**WHAT IS NEEDED**
Which lines of the data include the string "posedge"? List them all.

(Saved data entries)
────────

$ cat config.mk
export PLATFORM = sky130hd
export DESIGN_NAME = mem_arbiter
export DESIGN_NICKNAME = d
export VERILOG_FILES = /design/src/verilog/decomp_pkg.sv /design/src/verilog/mem_arbiter.sv
export VERILOG_INCLUDE_DIRS = /design/src /design/src/include
export SDC_FILE = /design/constraint.sdc
export NUM_CORES = 1
export LEC_CHECK = 0
export BUFFER_PORTS_ARGS = -buffer_cell sky130_fd_sc_hd__buf_2
export CAP_MARGIN = 20
export CELL_PAD_IN_SITES_DETAIL_PLACEMENT = 0
export CELL_PAD_IN_SITES_GLOBAL_PLACEMENT = 1
export CORE_MARGIN = 1.5
export CORE_UTILIZATION = 14
export DETAILED_ROUTE_END_ITERATION = 7
export PLACE_DENSITY = 0.84
export SETUP_SLACK_MARGIN = 0.02
export SKIP_LAST_GASP = 1
export SYNTH_ARGS = -nofsm -noshare
export SYNTH_HDL_FRONTEND = slang
export SYNTH_SLANG_ARGS = --single-unit
$ cat constraint.sdc
create_clock -name CLOCK_50_I -period 1.4 [get_ports CLOCK_50_I]
set_input_delay 0.07 -clock CLOCK_50_I [delete_from_list [all_inputs] [get_ports CLOCK_50_I]]
set_output_delay 0.07 -clock CLOCK_50_I [all_outputs]
set_load 0.02 [all_outputs]
$ cat src/include/decomp_macros.svh
// Decompressor sizes and timing constants
// Frame memory layout, pixel count, UART bit time and load timeout
`ifndef DECOMP_MACROS_SVH
`define DECOMP_MACROS_SVH

// Frame memory geometry
`define MEM_WORDS 1024
`define ADDR_W 10

// Region bases inside the frame memory
`define Y_BASE 0
`define U_BASE 16
`define V_BASE 32
`define RGB_BASE 64     // Three packed words per pair

// Number of pixel pairs in the image
`define PAIR_COUNT 16

// Clock cycles per UART bit
`define UART_CLKS_PER_BIT 8

// Quiet cycles after the last word before the load ends
`define LOAD_IDLE_CYCLES 400

`endif
$ cat src/verilog/decomp_pkg.sv
// Decompressor shared types
// Word, address and sample vectors plus the FSM state encodings
`default_nettype none

`include "decomp_macros.svh"

package decomp_pkg;

	typedef logic [15:0] mem_word_t;
	typedef logic [`ADDR_W-1:0] mem_addr_t;
	typedef logic [7:0] byte_t;
	typedef logic [7:0] sample_t;    // One Y, U, V, R, G or B value

	typedef enum logic [1:0] {
		TOP_IDLE,
		TOP_LOAD,
		TOP_CONVERT,
		TOP_DONE
	} top_state_t;

	// Converter steps for one pixel pair
	typedef enum logic [3:0] {
		CVT_IDLE,
		CVT_RD_Y,
		CVT_RD_U,
		CVT_RD_V,
		CVT_WAIT_V,   // Last read word arriving
		CVT_CALC,
		CVT_WR0,
		CVT_WR1,
		CVT_WR2
	} cvt_state_t;

	typedef enum logic [1:0] {
		UART_IDLE,
		UART_START,
		UART_DATA,
		UART_STOP
	} uart_state_t;

endpackage

`default_nettype wire

$ cat src/verilog/mem_arbiter.sv
// Frame memory arbiter
// Fixed priority loader, then converter, then read port; one grant per cycle
`default_nettype none

module mem_arbiter (
	input  logic                  CLOCK_50_I,
	input  logic                  resetn,
	input  logic                  ld_req,
	input  decomp_pkg::mem_addr_t ld_addr,
	input  decomp_pkg::mem_word_t ld_wdata,
	input  logic                  cv_req,
	input  decomp_pkg::mem_addr_t cv_addr,
	input  logic                  cv_we,
	input  decomp_pkg::mem_word_t cv_wdata,
	output logic                  cv_gnt,
	input  logic                  rp_req,
	input  decomp_pkg::mem_addr_t rp_addr,
	output logic                  rp_gnt,
	output logic                  rp_valid,
	output decomp_pkg::mem_addr_t ram_addr,
	output logic                  ram_we,
	output decomp_pkg::mem_word_t ram_wdata
);

	// Loader strobe always wins, so it needs no grant back
	assign cv_gnt = cv_req & ~ld_req;
	assign rp_gnt = rp_req & ~ld_req & ~cv_req;

	always_comb begin
		ram_addr = rp_addr;      // Read port is the fallback
		ram_we = 1'b0;
		ram_wdata = cv_wdata;
		if (ld_req) begin
			ram_addr = ld_addr;
			ram_we = 1'b1;
			ram_wdata = ld_wdata;
		end else if (cv_req) begin
			ram_addr = cv_addr;
			ram_we = cv_we;
		end
	end

	// RAM data for the read port lands one cycle after its grant
	always_ff @(posedge CLOCK_50_I or negedge resetn) begin
		if (!resetn) begin
			rp_valid <= 1'b0;
		end else begin
			rp_valid <= rp_gnt;
		end
	end

	// A waiting requester keeps asking until it is served
	a_cv_held: assert property (@(posedge CLOCK_50_I) disable iff (!resetn)
		(cv_req && !cv_gnt) |=> cv_req);
	a_rp_held: assert property (@(posedge CLOCK_50_I) disable iff (!resetn)
		(rp_req && !rp_gnt) |=> rp_req);

endmodule

`default_nettype wire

────────

**TASK ANSWER**
	always_ff @(posedge CLOCK_50_I or negedge resetn) begin
	a_cv_held: assert property (@(posedge CLOCK_50_I) disable iff (!resetn)
	a_rp_held: assert property (@(posedge CLOCK_50_I) disable iff (!resetn)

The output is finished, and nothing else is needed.